Without going into a formal proof, you can readily convince yourself of the correctness of the CAP theorem by requiring one of the characteristics and then proving that the other two can’t co-exist. For example, let's require consistency. There are basically two ways to handle data; we can have a single database that all nodes need to update and retrieve from, or maintain a local copies of the database at each node. If there is a single database, then consistency demands that once any node starts updating the database, all the other nodes must wait until the update is complete. If there are multiple copies, then each time one node updates its local copy, consistency demands it to send messages to all the others instructing them to update their copies, and to wait for acknowledgements from all the others. In the first case, a communications network failure that separates the node in question from the database immediately leads to lack of availability. In the second case a network failure that causes even a single node’s acknowledgement not to arrive also causes lack of availability. So availability and partition tolerance can’t be simultaneously achieved.
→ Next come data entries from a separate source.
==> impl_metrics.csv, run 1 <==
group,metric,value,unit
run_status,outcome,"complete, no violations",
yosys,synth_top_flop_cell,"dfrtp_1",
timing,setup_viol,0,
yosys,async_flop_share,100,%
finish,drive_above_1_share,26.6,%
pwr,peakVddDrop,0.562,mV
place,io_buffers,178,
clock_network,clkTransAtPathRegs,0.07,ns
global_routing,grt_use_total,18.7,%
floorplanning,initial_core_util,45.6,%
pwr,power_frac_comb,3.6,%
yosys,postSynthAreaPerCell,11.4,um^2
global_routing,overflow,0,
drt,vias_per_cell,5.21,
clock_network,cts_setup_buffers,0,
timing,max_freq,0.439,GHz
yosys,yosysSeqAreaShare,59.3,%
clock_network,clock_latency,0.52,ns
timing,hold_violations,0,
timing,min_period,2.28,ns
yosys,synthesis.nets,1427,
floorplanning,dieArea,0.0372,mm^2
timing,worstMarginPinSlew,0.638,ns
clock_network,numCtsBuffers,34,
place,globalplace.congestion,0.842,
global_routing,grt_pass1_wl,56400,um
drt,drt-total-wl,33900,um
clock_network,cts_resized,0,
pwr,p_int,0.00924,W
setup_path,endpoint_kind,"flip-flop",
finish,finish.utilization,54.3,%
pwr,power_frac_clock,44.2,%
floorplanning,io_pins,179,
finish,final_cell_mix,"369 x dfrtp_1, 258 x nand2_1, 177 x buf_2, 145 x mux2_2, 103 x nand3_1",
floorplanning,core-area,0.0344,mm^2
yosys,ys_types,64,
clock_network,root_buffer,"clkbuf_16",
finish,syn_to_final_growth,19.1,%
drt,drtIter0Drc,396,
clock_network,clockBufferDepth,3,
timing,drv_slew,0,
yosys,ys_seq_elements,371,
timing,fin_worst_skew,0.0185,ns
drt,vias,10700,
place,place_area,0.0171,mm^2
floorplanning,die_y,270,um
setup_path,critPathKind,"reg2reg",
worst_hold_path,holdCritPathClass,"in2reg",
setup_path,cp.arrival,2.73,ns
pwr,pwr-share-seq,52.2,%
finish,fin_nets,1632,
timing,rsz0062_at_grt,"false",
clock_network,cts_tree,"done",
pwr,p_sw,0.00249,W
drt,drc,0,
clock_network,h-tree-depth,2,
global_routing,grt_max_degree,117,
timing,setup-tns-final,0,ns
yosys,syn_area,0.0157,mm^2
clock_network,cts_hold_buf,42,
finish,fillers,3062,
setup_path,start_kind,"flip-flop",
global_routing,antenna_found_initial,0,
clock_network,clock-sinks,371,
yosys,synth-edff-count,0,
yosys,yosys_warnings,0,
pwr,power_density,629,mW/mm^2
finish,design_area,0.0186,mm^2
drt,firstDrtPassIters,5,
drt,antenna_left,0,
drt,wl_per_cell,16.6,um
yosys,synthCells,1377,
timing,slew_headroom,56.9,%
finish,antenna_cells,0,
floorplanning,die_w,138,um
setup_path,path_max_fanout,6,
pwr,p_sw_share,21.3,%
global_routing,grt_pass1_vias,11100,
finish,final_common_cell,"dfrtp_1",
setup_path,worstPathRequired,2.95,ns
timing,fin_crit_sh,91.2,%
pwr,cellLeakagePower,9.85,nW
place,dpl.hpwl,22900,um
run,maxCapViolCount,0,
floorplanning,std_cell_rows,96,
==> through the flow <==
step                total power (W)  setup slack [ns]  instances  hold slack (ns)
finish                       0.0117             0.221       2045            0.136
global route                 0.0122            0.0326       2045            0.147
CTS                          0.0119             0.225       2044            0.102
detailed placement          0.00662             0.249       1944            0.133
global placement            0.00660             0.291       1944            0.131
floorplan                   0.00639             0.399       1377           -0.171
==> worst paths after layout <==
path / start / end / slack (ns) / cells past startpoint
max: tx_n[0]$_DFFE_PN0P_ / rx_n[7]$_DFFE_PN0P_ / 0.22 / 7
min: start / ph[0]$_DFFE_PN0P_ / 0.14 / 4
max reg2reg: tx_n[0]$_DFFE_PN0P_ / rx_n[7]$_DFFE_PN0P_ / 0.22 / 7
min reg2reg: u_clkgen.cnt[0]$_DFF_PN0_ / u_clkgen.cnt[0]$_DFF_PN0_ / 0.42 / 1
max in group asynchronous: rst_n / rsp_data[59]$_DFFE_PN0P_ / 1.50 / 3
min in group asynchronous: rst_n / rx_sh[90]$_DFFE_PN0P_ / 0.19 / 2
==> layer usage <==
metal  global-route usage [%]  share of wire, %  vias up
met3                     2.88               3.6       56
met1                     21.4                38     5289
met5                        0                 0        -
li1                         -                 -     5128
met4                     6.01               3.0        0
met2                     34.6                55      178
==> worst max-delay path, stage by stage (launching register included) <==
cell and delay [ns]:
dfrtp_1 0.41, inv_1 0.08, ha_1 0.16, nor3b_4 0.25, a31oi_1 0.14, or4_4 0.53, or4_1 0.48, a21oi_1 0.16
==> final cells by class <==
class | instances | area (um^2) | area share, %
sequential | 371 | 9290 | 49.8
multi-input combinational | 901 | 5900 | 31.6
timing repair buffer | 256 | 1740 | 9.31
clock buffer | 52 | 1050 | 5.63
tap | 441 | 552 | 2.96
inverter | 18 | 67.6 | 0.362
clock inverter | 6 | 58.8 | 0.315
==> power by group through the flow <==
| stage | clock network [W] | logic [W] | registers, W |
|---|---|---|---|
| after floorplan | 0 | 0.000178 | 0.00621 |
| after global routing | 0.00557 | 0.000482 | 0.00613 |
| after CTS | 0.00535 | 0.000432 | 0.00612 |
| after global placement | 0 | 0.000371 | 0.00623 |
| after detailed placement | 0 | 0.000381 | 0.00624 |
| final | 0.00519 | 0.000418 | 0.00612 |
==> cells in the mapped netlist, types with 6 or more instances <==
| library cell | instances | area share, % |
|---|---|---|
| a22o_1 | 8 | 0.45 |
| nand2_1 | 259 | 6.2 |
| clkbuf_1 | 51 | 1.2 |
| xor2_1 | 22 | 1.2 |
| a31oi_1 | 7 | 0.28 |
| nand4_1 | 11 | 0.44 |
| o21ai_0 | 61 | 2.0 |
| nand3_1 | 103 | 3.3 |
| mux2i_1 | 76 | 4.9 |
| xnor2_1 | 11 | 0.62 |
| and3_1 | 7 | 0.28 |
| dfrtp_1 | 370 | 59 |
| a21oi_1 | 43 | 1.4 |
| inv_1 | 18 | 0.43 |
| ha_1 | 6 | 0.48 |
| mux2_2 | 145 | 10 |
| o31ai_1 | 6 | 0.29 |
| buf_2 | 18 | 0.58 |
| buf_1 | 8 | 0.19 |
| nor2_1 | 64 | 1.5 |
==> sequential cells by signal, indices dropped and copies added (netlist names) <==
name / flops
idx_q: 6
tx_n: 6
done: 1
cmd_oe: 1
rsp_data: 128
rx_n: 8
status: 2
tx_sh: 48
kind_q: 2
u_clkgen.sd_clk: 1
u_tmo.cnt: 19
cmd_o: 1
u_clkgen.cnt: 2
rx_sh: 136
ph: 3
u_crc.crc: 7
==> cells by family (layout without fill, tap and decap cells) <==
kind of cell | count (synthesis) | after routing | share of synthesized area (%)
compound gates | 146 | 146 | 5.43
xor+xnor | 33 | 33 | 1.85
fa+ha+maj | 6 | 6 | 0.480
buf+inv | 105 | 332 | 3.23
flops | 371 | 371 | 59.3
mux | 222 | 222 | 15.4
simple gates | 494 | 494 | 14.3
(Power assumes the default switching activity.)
===== config.mk =====
export PLATFORM = sky130hd
export DESIGN_NAME = pbus_regslave
export DESIGN_NICKNAME = d
export VERILOG_FILES = /design/src/rtl/pbus_pkg.sv /design/src/rtl/pbus_rst_sync.sv /design/src/rtl/pbus_sync.sv /design/src/rtl/pbus_wr_detect.sv /design/src/rtl/pbus_regfile.sv /design/src/rtl/pbus_regslave.sv
export SDC_FILE = /design/constraint.sdc
export NUM_CORES = 1
export LEC_CHECK = 0
export ABC_AREA = 1
export BUFFER_PORTS_ARGS = -buffer_cell sky130_fd_sc_hd__buf_2
export CAP_MARGIN = 30
export CORE_MARGIN = 1
export CORE_UTILIZATION = 53
export DETAILED_ROUTE_END_ITERATION = 8
export PLACE_DENSITY = 0.79
export SETUP_SLACK_MARGIN = 0.05
export SLEW_MARGIN = 20
export SYNTH_ARGS = -nofsm -noshare
export SYNTH_HDL_FRONTEND = slang
export SYNTH_SLANG_ARGS = --single-unit

===== constraint.sdc =====
create_clock -name clk -period 2.8 [get_ports clk]
set_input_delay 0.28 -clock clk [delete_from_list [all_inputs] [get_ports clk]]
set_output_delay 0.28 -clock clk [all_outputs]
set_load 0.03 [all_outputs]

===== src/rtl/pbus_pkg.sv =====
package pbus_pkg;
  localparam int unsigned PB_ADDR_W = 8;
  localparam int unsigned PB_DATA_W = 8;
  localparam int unsigned PB_REG_AW = 3;
  localparam int unsigned PB_SYNC_N = 2;

  // synchronized control levels, all active high
  typedef struct packed {
    logic act_wr;
    logic act_rd;
    logic act_sel;
  } pb_ctl_t;
endpackage


===== src/rtl/pbus_rst_sync.sv =====
module pbus_rst_sync #(
  parameter int unsigned STAGES = 2
) (
  input  logic clk,
  input  logic rst_async,
  output logic rst_o
);
  logic [STAGES-1:0] chain_q;

  always_ff @(posedge clk or posedge rst_async) begin
    if (rst_async) chain_q <= '1;
    else           chain_q <= {chain_q[STAGES-2:0], 1'b0};
  end

  assign rst_o = chain_q[STAGES-1];
endmodule


===== src/rtl/pbus_sync.sv =====
module pbus_sync #(
  parameter int unsigned W      = 1,
  parameter int unsigned STAGES = 2
) (
  input  logic         clk,
  input  logic         rst,
  input  logic [W-1:0] d,
  output logic [W-1:0] q
);
  logic [W-1:0] stg_q [STAGES];

  always_ff @(posedge clk or posedge rst) begin
    if (rst) begin
      for (int s = 0; s < STAGES; s++) stg_q[s] <= '0;
    end else begin
      stg_q[0] <= d;
      for (int s = 1; s < STAGES; s++) stg_q[s] <= stg_q[s-1];
    end
  end

  assign q = stg_q[STAGES-1];
endmodule


===== src/rtl/pbus_wr_detect.sv =====
module pbus_wr_detect
  import pbus_pkg::*;
#(
  parameter int unsigned ADDR_W = PB_ADDR_W,
  parameter int unsigned DATA_W = PB_DATA_W,
  parameter int unsigned REG_AW = PB_REG_AW
) (
  input  logic              clk,
  input  logic              rst,
  input  pb_ctl_t           ctl,
  input  logic [ADDR_W-1:0] addr,
  input  logic [DATA_W-1:0] data,
  output logic              we,
  output logic [REG_AW-1:0] waddr,
  output logic [DATA_W-1:0] wdata
);
  logic wr_prev_q;
  logic fire;
  logic in_win;

  assign in_win = (addr[ADDR_W-1:REG_AW] == '0);
  assign fire   = ctl.act_wr & ~wr_prev_q & ctl.act_sel & ~ctl.act_rd;

  always_ff @(posedge clk or posedge rst) begin
    if (rst) begin
      wr_prev_q <= 1'b0;
      we        <= 1'b0;
      waddr     <= '0;
      wdata     <= '0;
    end else begin
      wr_prev_q <= ctl.act_wr;
      we        <= fire & in_win;
      if (fire) begin
        waddr <= addr[REG_AW-1:0];
        wdata <= data;
      end
    end
  end
endmodule


===== src/rtl/pbus_regfile.sv =====
module pbus_regfile #(
  parameter int unsigned DATA_W = 8,
  parameter int unsigned REG_AW = 3,
  localparam int unsigned NREG  = 1 << REG_AW
) (
  input  logic                   clk,
  input  logic                   rst,
  input  logic                   we,
  input  logic [REG_AW-1:0]      waddr,
  input  logic [DATA_W-1:0]      wdata,
  input  logic [REG_AW-1:0]      raddr,
  output logic [DATA_W-1:0]      rdata,
  output logic [NREG*DATA_W-1:0] flat
);
  logic [DATA_W-1:0] reg_q [NREG];

  for (genvar g = 0; g < NREG; g++) begin : g_reg
    always_ff @(posedge clk or posedge rst) begin
      if (rst)                              reg_q[g] <= '0;
      else if (we && waddr == REG_AW'(g))   reg_q[g] <= wdata;
    end
    assign flat[g*DATA_W +: DATA_W] = reg_q[g];
  end

  assign rdata = reg_q[raddr];
endmodule


===== src/rtl/pbus_regslave.sv =====
module pbus_regslave
  import pbus_pkg::*;
#(
  parameter int unsigned ADDR_W      = PB_ADDR_W,
  parameter int unsigned DATA_W      = PB_DATA_W,
  parameter int unsigned REG_AW      = PB_REG_AW,
  parameter int unsigned SYNC_STAGES = PB_SYNC_N,
  parameter int unsigned SEL_IDX     = 0,
  localparam int unsigned NREG       = 1 << REG_AW
) (
  input  logic                   clk,
  input  logic                   mreset,
  input  logic [ADDR_W-1:0]      addr,
  input  logic [DATA_W-1:0]      data_in,
  output logic [DATA_W-1:0]      data_out,
  output logic                   data_oe,
  input  logic                   wr_n,
  input  logic                   rd_n,
  input  logic [1:0]             sel_n,
  output logic [NREG*DATA_W-1:0] regs_flat
);
  logic              rst_int;
  logic [2:0]        ctl_raw;
  logic [2:0]        ctl_q;
  pb_ctl_t           ctl_s;
  logic              we;
  logic [REG_AW-1:0] waddr;
  logic [DATA_W-1:0] wdata;
  logic [DATA_W-1:0] rdata;
  logic              own_sel;
  logic              rd_hit;
  logic              rd_in_win;

  pbus_rst_sync #(.STAGES(SYNC_STAGES)) u_rst (
    .clk(clk), .rst_async(mreset), .rst_o(rst_int)
  );

  assign own_sel = ~sel_n[SEL_IDX];
  assign ctl_raw = {~wr_n, ~rd_n, own_sel};

  pbus_sync #(.W(3), .STAGES(SYNC_STAGES)) u_ctl_sync (
    .clk(clk), .rst(rst_int), .d(ctl_raw), .q(ctl_q)
  );
  assign ctl_s = pb_ctl_t'(ctl_q);

  pbus_wr_detect #(.ADDR_W(ADDR_W), .DATA_W(DATA_W), .REG_AW(REG_AW)) u_wr (
    .clk(clk), .rst(rst_int), .ctl(ctl_s), .addr(addr), .data(data_in),
    .we(we), .waddr(waddr), .wdata(wdata)
  );

  pbus_regfile #(.DATA_W(DATA_W), .REG_AW(REG_AW)) u_rf (
    .clk(clk), .rst(rst_int), .we(we), .waddr(waddr), .wdata(wdata),
    .raddr(addr[REG_AW-1:0]), .rdata(rdata), .flat(regs_flat)
  );

  // read path is combinational from the strobes; reset and a write conflict block it
  assign rd_hit    = ~rd_n & own_sel & wr_n & ~mreset;
  assign rd_in_win = (addr[ADDR_W-1:REG_AW] == '0);
  assign data_oe   = rd_hit;
  assign data_out  = (rd_hit && rd_in_win) ? rdata : '0;
endmodule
Now what does this have to do with networking? Well, SDN teaches us that packet forwarding is simply a computational problem. That was the first difference between SDN and conventional networks that I discussed in my last blog entry. And since the task of forwarding a packet from network ingress to network egress is obviously carried out by a large number of forwarding elements, the network of packet forwarding devices is a distributed computational system. And ergo the CAP theorem applies.
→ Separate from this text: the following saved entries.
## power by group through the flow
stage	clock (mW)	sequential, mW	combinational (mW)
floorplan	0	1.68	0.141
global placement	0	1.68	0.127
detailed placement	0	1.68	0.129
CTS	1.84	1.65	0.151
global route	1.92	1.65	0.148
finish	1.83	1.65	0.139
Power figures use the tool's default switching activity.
[src/rtl/mbx_pkg.sv]
package mbx_pkg;
   // Side indices used to pick per-side structure.
   localparam int unsigned NUM_SIDES = 2;
   localparam int unsigned SIDE_LT   = 0;
   localparam int unsigned SIDE_RT   = 1;

   // Qualified mailbox events decoded from one side's access.
   typedef struct packed {
      logic post;   // write to the peer's mailbox, not blocked by busy
      logic take;   // read of the own mailbox, not blocked by busy
   } mbx_evt_t;
endpackage

[src/rtl/mbx_port_dec.sv]
module mbx_port_dec
   import mbx_pkg::*;
#(
   parameter int unsigned           ADDR_W    = 15,
   parameter logic [ADDR_W-1:0]     OWN_ADDR  = '1,
   parameter logic [ADDR_W-1:0]     PEER_ADDR = '0
) (
   input  logic              en_n,
   input  logic              wr_n,
   input  logic              oe_n,
   input  logic [ADDR_W-1:0] addr,
   input  logic              busy_n,
   output mbx_evt_t          evt
);
   logic wr_cyc;
   logic rd_cyc;
   logic hit_own;
   logic hit_peer;

   always_comb begin
      wr_cyc   = !en_n && !wr_n;
      rd_cyc   = !en_n &&  wr_n && !oe_n;
      hit_own  = (addr == OWN_ADDR);
      hit_peer = (addr == PEER_ADDR);
      evt.post = wr_cyc && hit_peer && busy_n;
      evt.take = rd_cyc && hit_own  && busy_n;
   end
endmodule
So which two of the three desirable characteristics of distributed systems do we want to achieve, and more importantly, which one are we willing to forego?
In conventional routed networks we forego consistency. Each router has its own local Forwarding Information Base (FIB), which is locally created and only weakly tied to the FIBs of the others. Lack of forwarding consistency means that packets can sometimes become misrouted or “black-holed” (go around in circles until they are dropped). That is the reason the IP packet header has a TTL field, and the reason TCP is layered over IP to retransmit lost packets. On the other hand, IP service unavailability is almost always due to a local break that physically disconnects the host from the IP network, and, as previously discussed, IP networks are extremely tolerant to partition failures.
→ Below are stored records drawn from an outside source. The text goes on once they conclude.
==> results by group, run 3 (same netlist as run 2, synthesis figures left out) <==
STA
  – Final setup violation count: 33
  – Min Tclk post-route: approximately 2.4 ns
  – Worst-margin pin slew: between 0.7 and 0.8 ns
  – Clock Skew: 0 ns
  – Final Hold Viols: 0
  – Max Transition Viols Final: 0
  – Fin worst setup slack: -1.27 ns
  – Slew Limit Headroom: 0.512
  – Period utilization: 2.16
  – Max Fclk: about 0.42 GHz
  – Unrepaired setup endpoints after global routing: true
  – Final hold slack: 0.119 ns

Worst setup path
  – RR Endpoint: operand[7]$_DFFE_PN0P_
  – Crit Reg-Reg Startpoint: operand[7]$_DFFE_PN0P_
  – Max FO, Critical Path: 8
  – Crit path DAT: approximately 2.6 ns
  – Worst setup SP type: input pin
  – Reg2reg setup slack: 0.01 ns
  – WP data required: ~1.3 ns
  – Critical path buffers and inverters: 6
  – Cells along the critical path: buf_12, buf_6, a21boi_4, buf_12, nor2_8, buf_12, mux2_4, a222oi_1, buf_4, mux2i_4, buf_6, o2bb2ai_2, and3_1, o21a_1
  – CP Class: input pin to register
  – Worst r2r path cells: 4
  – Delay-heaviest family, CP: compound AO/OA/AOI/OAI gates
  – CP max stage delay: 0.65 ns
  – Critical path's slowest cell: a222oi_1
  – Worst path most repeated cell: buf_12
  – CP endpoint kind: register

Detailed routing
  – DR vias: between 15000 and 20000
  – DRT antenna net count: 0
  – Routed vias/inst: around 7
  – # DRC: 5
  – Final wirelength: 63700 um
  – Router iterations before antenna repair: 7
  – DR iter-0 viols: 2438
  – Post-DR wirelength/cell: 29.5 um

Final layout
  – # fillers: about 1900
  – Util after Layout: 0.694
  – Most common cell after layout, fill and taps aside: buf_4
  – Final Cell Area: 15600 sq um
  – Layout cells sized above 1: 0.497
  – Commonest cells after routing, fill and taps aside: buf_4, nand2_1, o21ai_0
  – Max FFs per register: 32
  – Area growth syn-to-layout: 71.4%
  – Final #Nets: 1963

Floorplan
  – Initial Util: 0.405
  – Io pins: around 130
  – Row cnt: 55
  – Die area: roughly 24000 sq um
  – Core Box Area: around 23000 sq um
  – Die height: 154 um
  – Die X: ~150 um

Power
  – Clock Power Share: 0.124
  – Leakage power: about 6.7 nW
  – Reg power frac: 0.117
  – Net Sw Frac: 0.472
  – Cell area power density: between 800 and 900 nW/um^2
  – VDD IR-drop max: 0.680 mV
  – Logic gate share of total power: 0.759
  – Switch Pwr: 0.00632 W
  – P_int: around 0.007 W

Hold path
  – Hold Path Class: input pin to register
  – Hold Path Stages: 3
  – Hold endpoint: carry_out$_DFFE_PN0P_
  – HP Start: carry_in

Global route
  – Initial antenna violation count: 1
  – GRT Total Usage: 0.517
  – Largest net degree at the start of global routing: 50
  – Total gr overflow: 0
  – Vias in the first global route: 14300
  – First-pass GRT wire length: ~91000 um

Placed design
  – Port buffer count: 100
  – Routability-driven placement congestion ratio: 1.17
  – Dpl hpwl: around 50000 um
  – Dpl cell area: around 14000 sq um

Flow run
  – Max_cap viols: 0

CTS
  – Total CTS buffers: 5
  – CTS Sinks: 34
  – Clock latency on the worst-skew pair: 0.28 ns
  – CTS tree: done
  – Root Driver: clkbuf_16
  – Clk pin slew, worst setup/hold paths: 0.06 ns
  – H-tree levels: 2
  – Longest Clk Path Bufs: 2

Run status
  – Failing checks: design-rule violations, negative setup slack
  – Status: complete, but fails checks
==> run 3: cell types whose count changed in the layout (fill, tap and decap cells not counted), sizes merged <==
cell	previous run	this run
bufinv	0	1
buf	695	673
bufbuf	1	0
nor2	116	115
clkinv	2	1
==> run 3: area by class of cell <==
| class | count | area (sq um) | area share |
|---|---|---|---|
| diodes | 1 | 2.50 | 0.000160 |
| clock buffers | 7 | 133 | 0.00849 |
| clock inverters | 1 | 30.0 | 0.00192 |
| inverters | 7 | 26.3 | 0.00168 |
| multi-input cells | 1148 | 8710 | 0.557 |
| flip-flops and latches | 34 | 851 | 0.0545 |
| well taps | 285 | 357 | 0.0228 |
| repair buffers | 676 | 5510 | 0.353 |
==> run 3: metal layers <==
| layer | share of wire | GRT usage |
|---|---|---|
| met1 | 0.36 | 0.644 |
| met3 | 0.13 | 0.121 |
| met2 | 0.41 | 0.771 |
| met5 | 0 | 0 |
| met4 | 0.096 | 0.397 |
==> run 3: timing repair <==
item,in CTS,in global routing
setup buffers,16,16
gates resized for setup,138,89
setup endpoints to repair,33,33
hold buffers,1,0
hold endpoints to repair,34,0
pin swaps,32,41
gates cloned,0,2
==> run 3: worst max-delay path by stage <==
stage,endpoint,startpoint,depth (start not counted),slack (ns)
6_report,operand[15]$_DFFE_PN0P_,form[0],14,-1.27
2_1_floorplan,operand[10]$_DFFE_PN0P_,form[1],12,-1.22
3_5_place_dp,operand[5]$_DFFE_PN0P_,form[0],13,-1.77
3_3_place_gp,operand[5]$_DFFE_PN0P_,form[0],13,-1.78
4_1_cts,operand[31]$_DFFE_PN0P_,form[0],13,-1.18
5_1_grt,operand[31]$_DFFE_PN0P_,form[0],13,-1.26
--- config.mk ---
export PLATFORM = sky130hd
export DESIGN_NAME = desc_ring_fetch
export DESIGN_NICKNAME = d
export VERILOG_FILES = /design/src/rtl/ring_fetch_pkg.sv /design/src/rtl/ring_fetch_dp.sv /design/src/rtl/ring_fetch_ctrl.sv /design/src/rtl/desc_ring_fetch.sv
export SDC_FILE = /design/constraint.sdc
export NUM_CORES = 2
export LEC_CHECK = 0
export BUFFER_PORTS_ARGS = -buffer_cell sky130_fd_sc_hd__buf_4
export CAP_MARGIN = 40
export CORE_AREA = 2 2 575 577
export CTS_CLUSTER_SIZE = 30
export DETAILED_ROUTE_END_ITERATION = 16
export DIE_AREA = 0 0 577 579
export HOLD_SLACK_MARGIN = 0.1
export SLEW_MARGIN = 20
export SYNTH_ARGS = -nofsm -noshare
export SYNTH_HDL_FRONTEND = slang
export SYNTH_SLANG_ARGS = --single-unit
--- constraint.sdc ---
create_clock -name clk -period 6.2 [get_ports clk]
set_input_delay 0.31 -clock clk [delete_from_list [all_inputs] [get_ports clk]]
set_output_delay 0.31 -clock clk [all_outputs]
set_load 0.005 [all_outputs]
--- src/rtl/ring_fetch_pkg.sv ---
package ring_fetch_pkg;
  localparam int DESC_BYTES = 64;
  localparam int DESC_W     = DESC_BYTES * 8;
  localparam int SLOT_SHIFT = $clog2(DESC_BYTES);

  typedef enum logic [1:0] {
    ST_IDLE  = 2'd0,
    ST_REQ   = 2'd1,
    ST_WAIT  = 2'd2,
    ST_ISSUE = 2'd3
  } fetch_state_t;

  // Strobes from the control FSM to the index/data datapath
  typedef struct packed {
    logic idxLoad;     // restore both indices
    logic wrLoad;      // take the doorbell write index
    logic rspCapture;  // latch memory response
    logic rdAdvance;   // descriptor accepted downstream
  } fetch_strobe_t;
endpackage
At the other extreme is OpenFlow, which stresses consistency. The controller acts as a global database, and specific OF mechanisms ensure that a packet entering the network is handled consistently by all switches. OpenFlow also attempts to provide high availability, with mechanisms for handling the first packet of a new flow, and popular test suites examining scalability and availability. So, what must be sacrificed? The only remaining characteristic is partition tolerance.
So what is wrong with using multiple OF controllers? If you have read everything up to now you should understand that these controllers can’t be kept consistent even when the network connecting them fails without having them hang indefinitely.
Since you can't have your CAP and eat it too, every network architecture must decide which of consistency, availability, and partition tolerance it is willing to do without. On this issue conventional IP networks and SDN have taken different routes.